Solution using opendir, readdir, closedir. This also includes subdirectories.

<?php
function _require_all($path, $depth=0) {
    $dirhandle = @opendir($path);
    if ($dirhandle === false) return;
    while (($file = readdir($dirhandle)) !== false) {
        if ($file !== '.' && $file !== '..') {
            $fullfile = $path . '/' . $file;
            if (is_dir($fullfile)) {
                _require_all($fullfile, $depth+1);
            } else if (strlen($fullfile)>4 && substr($fullfile,-4) == '.php') {
                require $fullfile;
            }
        }
    }

    closedir($dirhandle);
}        

//Call like
_require_all(__DIR__ . '/../vendor/vlucas/phpdotenv/src');

Answer 7

As require_all() function:

//require all php files from a folder
function require_all ($path) {

    foreach (glob($path.'*.php') as $filename) require_once $filename;

}

Answer 8

recursively all file list and require_once in one directory:

$files = array();

function require_once_dir($dir){

       global $files;

       $item = glob($dir);

       foreach ($item as $filename) {

             if(is_dir($filename)) {

                  require_once_dir($filename.'/'. "*");

             }elseif(is_file($filename)){

                  $files[] = $filename;
             }
        }
}

$recursive_path = "path/to/dir";

require_once_dir($recursive_path. "/*");

for($f = 0; $f < count($files); $f++){

     $file = $files[$f];

     require_once($file);
}

Answer 9

My way to require all siblings:

<?php
$files = glob(__DIR__ . '/*.php');
foreach ($files as $file) {
    // prevents including file itself
    if ($file != __FILE__) {
        require($file);
    }
}

Answer 10

I came across this question and modified a bit the accepted answer. My strategy is drop this file in the folder then require it elsewhere.

<?php

// The generic "load everything in this folder except myself"

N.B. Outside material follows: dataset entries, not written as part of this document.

[src/design/dklt_pkg.sv]
// Shared types and constants for the dual-key lookup table.
package dklt_pkg;

  // Default sizes of the table and its fields
  localparam int TABLE_DEPTH_DEF     = 16;
  localparam int PRIMARY_WIDTH_DEF   = 32;
  localparam int SECONDARY_WIDTH_DEF = 32;
  localparam int VALUE_WIDTH_DEF     = 32;

  // Sideband widths
  localparam int CMD_W      = 2;
  localparam int STATUS_W   = 3;
  localparam int IN_USER_W  = CMD_W + 2;
  localparam int OUT_USER_W = STATUS_W;

  typedef enum logic [CMD_W-1:0] {
    CMD_INSERT     = 2'd0,
    CMD_LOOKUP_PRI = 2'd1,
    CMD_LOOKUP_SEC = 2'd2
  } cmd_t;

  typedef enum logic [STATUS_W-1:0] {
    ST_OK        = 3'd0,
    ST_NO_KEY    = 3'd1,
    ST_DUPLICATE = 3'd2,
    ST_NOT_FOUND = 3'd3,
    ST_FULL      = 3'd4
  } status_t;

  typedef enum logic [1:0] {
    FSM_IDLE,
    FSM_SCAN,
    FSM_FINISH
  } fsm_t;

endpackage

[src/design/dual_key_lookup_table_unit.sv]
// Dual-key lookup table: entry memory, sequential key scan and result register.
// Steps: IDLE takes the input transfer; SCAN reads one stored entry from the memory port
// per cycle and compares each as it returns; FINISH loads the result once the output
// register is free. A new item is taken only after the last result is handed over.
// A finished result waits in the output register while the next item is taken.
// Reset (synchronous, rst_n low) empties the table through its fill count; the entry
// memory itself is not cleared, and slots at or above the fill count are never read.
module dual_key_lookup_table_unit #(
  parameter int TABLE_DEPTH     = dklt_pkg::TABLE_DEPTH_DEF,
  parameter int PRIMARY_WIDTH   = dklt_pkg::PRIMARY_WIDTH_DEF,
  parameter int SECONDARY_WIDTH = dklt_pkg::SECONDARY_WIDTH_DEF,
  parameter int VALUE_WIDTH     = dklt_pkg::VALUE_WIDTH_DEF,
  localparam int IN_DATA_W  = ((PRIMARY_WIDTH + SECONDARY_WIDTH + VALUE_WIDTH + 7) / 8) * 8,
  localparam int OUT_DATA_W = ((VALUE_WIDTH + 7) / 8) * 8
) (
  input  logic                            clk,
  input  logic                            rst_n,
  input  logic                            in_tvalid,
  output logic                            in_tready,
  // primary_key, secondary_key, entry_value (low bit up), zero padded
  input  logic [IN_DATA_W-1:0]            in_tdata,
  // command[1:0], primary_present, secondary_present
  input  logic [dklt_pkg::IN_USER_W-1:0]  in_tuser,
  output logic                            out_tvalid,
  input  logic                            out_tready,
  // found_value, zero padded
  output logic [OUT_DATA_W-1:0]           out_tdata,
  // status[2:0]
  output logic [dklt_pkg::OUT_USER_W-1:0] out_tuser
);

  localparam int AW      = (TABLE_DEPTH > 1) ? $clog2(TABLE_DEPTH) : 1;
  localparam int CW      = $clog2(TABLE_DEPTH + 1);
  localparam int E_PP    = 0;
  localparam int E_PK    = 1;
  localparam int E_SP    = 1 + PRIMARY_WIDTH;
  localparam int E_SK    = 2 + PRIMARY_WIDTH;
  localparam int E_VAL   = 2 + PRIMARY_WIDTH + SECONDARY_WIDTH;
  localparam int ENTRY_W = 2 + PRIMARY_WIDTH + SECONDARY_WIDTH + VALUE_WIDTH;

  // Control state
  dklt_pkg::fsm_t state_r, state_nxt;
  logic [CW-1:0]  idx_r, idx_nxt;
  logic [CW-1:0]  count_r, count_nxt;
  logic           rd_pend_r;
  logic           rd_en;
  logic           wr_en;
  logic           dup_r, dup_nxt;
  logic           hit_r, hit_nxt;
  logic           out_tvalid_r, out_tvalid_nxt;
  logic           out_load;

  // Held item
  logic [dklt_pkg::CMD_W-1:0] cmd_r;
  logic                       pp_r;
  logic                       sp_r;
  logic [PRIMARY_WIDTH-1:0]   pk_r;
  logic [SECONDARY_WIDTH-1:0] sk_r;
  logic [VALUE_WIDTH-1:0]     val_r;

  // Scan data path
  logic [ENTRY_W-1:0]         mem [TABLE_DEPTH];
  logic [ENTRY_W-1:0]         rd_data_r;
  logic [ENTRY_W-1:0]         wr_entry;
  logic [VALUE_WIDTH-1:0]     found_r, found_nxt;
  logic                       e_pp;
  logic                       e_sp;
  logic [PRIMARY_WIDTH-1:0]   e_pk;
  logic [SECONDARY_WIDTH-1:0] e_sk;
  logic [VALUE_WIDTH-1:0]     e_val;
  logic                       pri_match;
  logic                       sec_match;

  // Result
  logic [dklt_pkg::STATUS_W-1:0] res_status;
  logic                          res_write;
  logic [dklt_pkg::STATUS_W-1:0] out_status_r;
  logic [VALUE_WIDTH-1:0]        out_found_r;

  // Split the entry read back from memory
  assign e_pp  = rd_data_r[E_PP];
  assign e_pk  = rd_data_r[E_PK +: PRIMARY_WIDTH];
  assign e_sp  = rd_data_r[E_SP];
  assign e_sk  = rd_data_r[E_SK +: SECONDARY_WIDTH];
  assign e_val = rd_data_r[E_VAL +: VALUE_WIDTH];

  assign pri_match = e_pp && (e_pk == pk_r);
  assign sec_match = e_sp && (e_sk == sk_r);

  // Absent keys are stored as zero with their flag clear
  assign wr_entry = {val_r,
                     (sp_r ? sk_r : {SECONDARY_WIDTH{1'b0}}), sp_r,
                     (pp_r ? pk_r : {PRIMARY_WIDTH{1'b0}}), pp_r};

  // Decide the result of the held item from the scan flags
  always_comb begin
    res_write  = 1'b0;
    res_status = dklt_pkg::ST_NOT_FOUND;
    case (cmd_r)
      dklt_pkg::CMD_INSERT: begin
        if (!pp_r && !sp_r) begin
          res_status = dklt_pkg::ST_NO_KEY;
        end else if (dup_r) begin
          res_status = dklt_pkg::ST_DUPLICATE;
        end else if (count_r == CW'(TABLE_DEPTH)) begin
          res_status = dklt_pkg::ST_FULL;
        end else begin
          res_status = dklt_pkg::ST_OK;
          res_write  = 1'b1;
        end
      end
      dklt_pkg::CMD_LOOKUP_PRI, dklt_pkg::CMD_LOOKUP_SEC: begin
        res_status = hit_r ? dklt_pkg::ST_OK : dklt_pkg::ST_NOT_FOUND;
      end
      default: begin
        res_status = dklt_pkg::ST_NOT_FOUND;
      end
    endcase
  end

  // Sequencer: next state, scan compare and result hand-off
  always_comb begin
    state_nxt      = state_r;
    idx_nxt        = idx_r;
    count_nxt      = count_r;
    dup_nxt        = dup_r;
    hit_nxt        = hit_r;
    found_nxt      = found_r;
    rd_en          = 1'b0;
    wr_en          = 1'b0;
    out_load       = 1'b0;
    in_tready      = 1'b0;
    out_tvalid_nxt = out_tvalid_r && !out_tready;

    // Compare the entry read in the previous cycle
    if (rd_pend_r) begin
      case (cmd_r)
        dklt_pkg::CMD_INSERT: begin
          if ((pp_r && pri_match) || (sp_r && sec_match)) begin
            dup_nxt = 1'b1;
          end
        end
        dklt_pkg::CMD_LOOKUP_PRI: begin
          if (pri_match) begin
            hit_nxt   = 1'b1;
            found_nxt = e_val;
          end
        end
        dklt_pkg::CMD_LOOKUP_SEC: begin
          if (sec_match) begin
            hit_nxt   = 1'b1;
            found_nxt = e_val;
          end
        end
        default: begin
          dup_nxt = dup_r;
        end
      endcase
    end

    case (state_r)
      dklt_pkg::FSM_IDLE: begin
        in_tready = 1'b1;
        if (in_tvalid) begin
          idx_nxt   = '0;
          dup_nxt   = 1'b0;
          hit_nxt   = 1'b0;
          found_nxt = '0;
          state_nxt = dklt_pkg::FSM_SCAN;
        end
      end
      dklt_pkg::FSM_SCAN: begin
        // Issue one read per cycle over the filled slots
        if (idx_r < count_r) begin
          rd_en   = 1'b1;
          idx_nxt = idx_r + CW'(1);
        end else begin
          state_nxt = dklt_pkg::FSM_FINISH;
        end
      end
      dklt_pkg::FSM_FINISH: begin
        // Hand over once the output register is free
        if (!out_tvalid_r || out_tready) begin
          out_load       = 1'b1;
          out_tvalid_nxt = 1'b1;
          if (res_write) begin
            wr_en     = 1'b1;
            count_nxt = count_r + CW'(1);
          end
          state_nxt = dklt_pkg::FSM_IDLE;
        end
      end
      default: begin
        state_nxt = dklt_pkg::FSM_IDLE;
      end
    endcase
  end

  // Control registers
  always_ff @(posedge clk) begin
    if (!rst_n) begin
      state_r      <= dklt_pkg::FSM_IDLE;
      idx_r        <= '0;
      count_r      <= '0;
      rd_pend_r    <= 1'b0;
      dup_r        <= 1'b0;
      hit_r        <= 1'b0;
      out_tvalid_r <= 1'b0;
    end else begin
      state_r      <= state_nxt;
      idx_r        <= idx_nxt;
      count_r      <= count_nxt;
      rd_pend_r    <= rd_en;
      dup_r        <= dup_nxt;
      hit_r        <= hit_nxt;
      out_tvalid_r <= out_tvalid_nxt;
    end
  end

  // Hold the accepted item and the result payload
  always_ff @(posedge clk) begin
    found_r <= found_nxt;
    if (in_tvalid && in_tready) begin
      cmd_r <= in_tuser[dklt_pkg::CMD_W-1:0];
      pp_r  <= in_tuser[dklt_pkg::CMD_W];
      sp_r  <= in_tuser[dklt_pkg::CMD_W+1];
      pk_r  <= in_tdata[PRIMARY_WIDTH-1:0];
      sk_r  <= in_tdata[PRIMARY_WIDTH +: SECONDARY_WIDTH];
      val_r <= in_tdata[PRIMARY_WIDTH+SECONDARY_WIDTH +: VALUE_WIDTH];
    end
    if (out_load) begin
      out_status_r <= res_status;
      out_found_r  <= found_r;
    end
  end

  // Entry memory: one write port, one registered read port
  always_ff @(posedge clk) begin
    if (wr_en) begin
      mem[count_r[AW-1:0]] <= wr_entry;
    end
    if (rd_en) begin
      rd_data_r <= mem[idx_r[AW-1:0]];
    end
  end

  assign out_tvalid = out_tvalid_r;
  assign out_tuser  = out_status_r;
  assign out_tdata  = OUT_DATA_W'(out_found_r);

`ifndef NO_ASSERTIONS
  // The fill count never passes the capacity
  a_count_bound: assert property (@(posedge clk) disable iff (!rst_n)
    count_r <= CW'(TABLE_DEPTH))
    else $error("fill count beyond table depth");

  // The scan index never runs past the filled slots
  a_idx_bound: assert property (@(posedge clk) disable iff (!rst_n)
    idx_r <= count_r)
    else $error("scan index beyond fill count");

  // The fill count only grows, one slot at a time, on a result hand-off
  a_count_step: assert property (@(posedge clk) disable iff (!rst_n)
    ($past(rst_n) && (count_r != $past(count_r))) |->
      ((count_r == $past(count_r) + CW'(1)) && $past(out_load)))
    else $error("fill count changed outside an insert");

  // A new result appears only from the finishing step
  a_out_source: assert property (@(posedge clk) disable iff (!rst_n)
    ($past(rst_n) && out_tvalid_r && !$past(out_tvalid_r)) |->
      ($past(state_r) == dklt_pkg::FSM_FINISH))
    else $error("result raised outside the finishing step");
`endif

endmodule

foreach (scandir(__DIR__) as $filename) {
    if (!in_array($filename, [basename(__FILE__), ".", ".."])) {
        $path = __DIR__ . DIRECTORY_SEPARATOR . $filename;
        if (is_file($path)) {
            require_once $path;
        }
    }
}

It is very useful if you have folders like Controllers or Models. It allows you to create new files with no need to worry about require.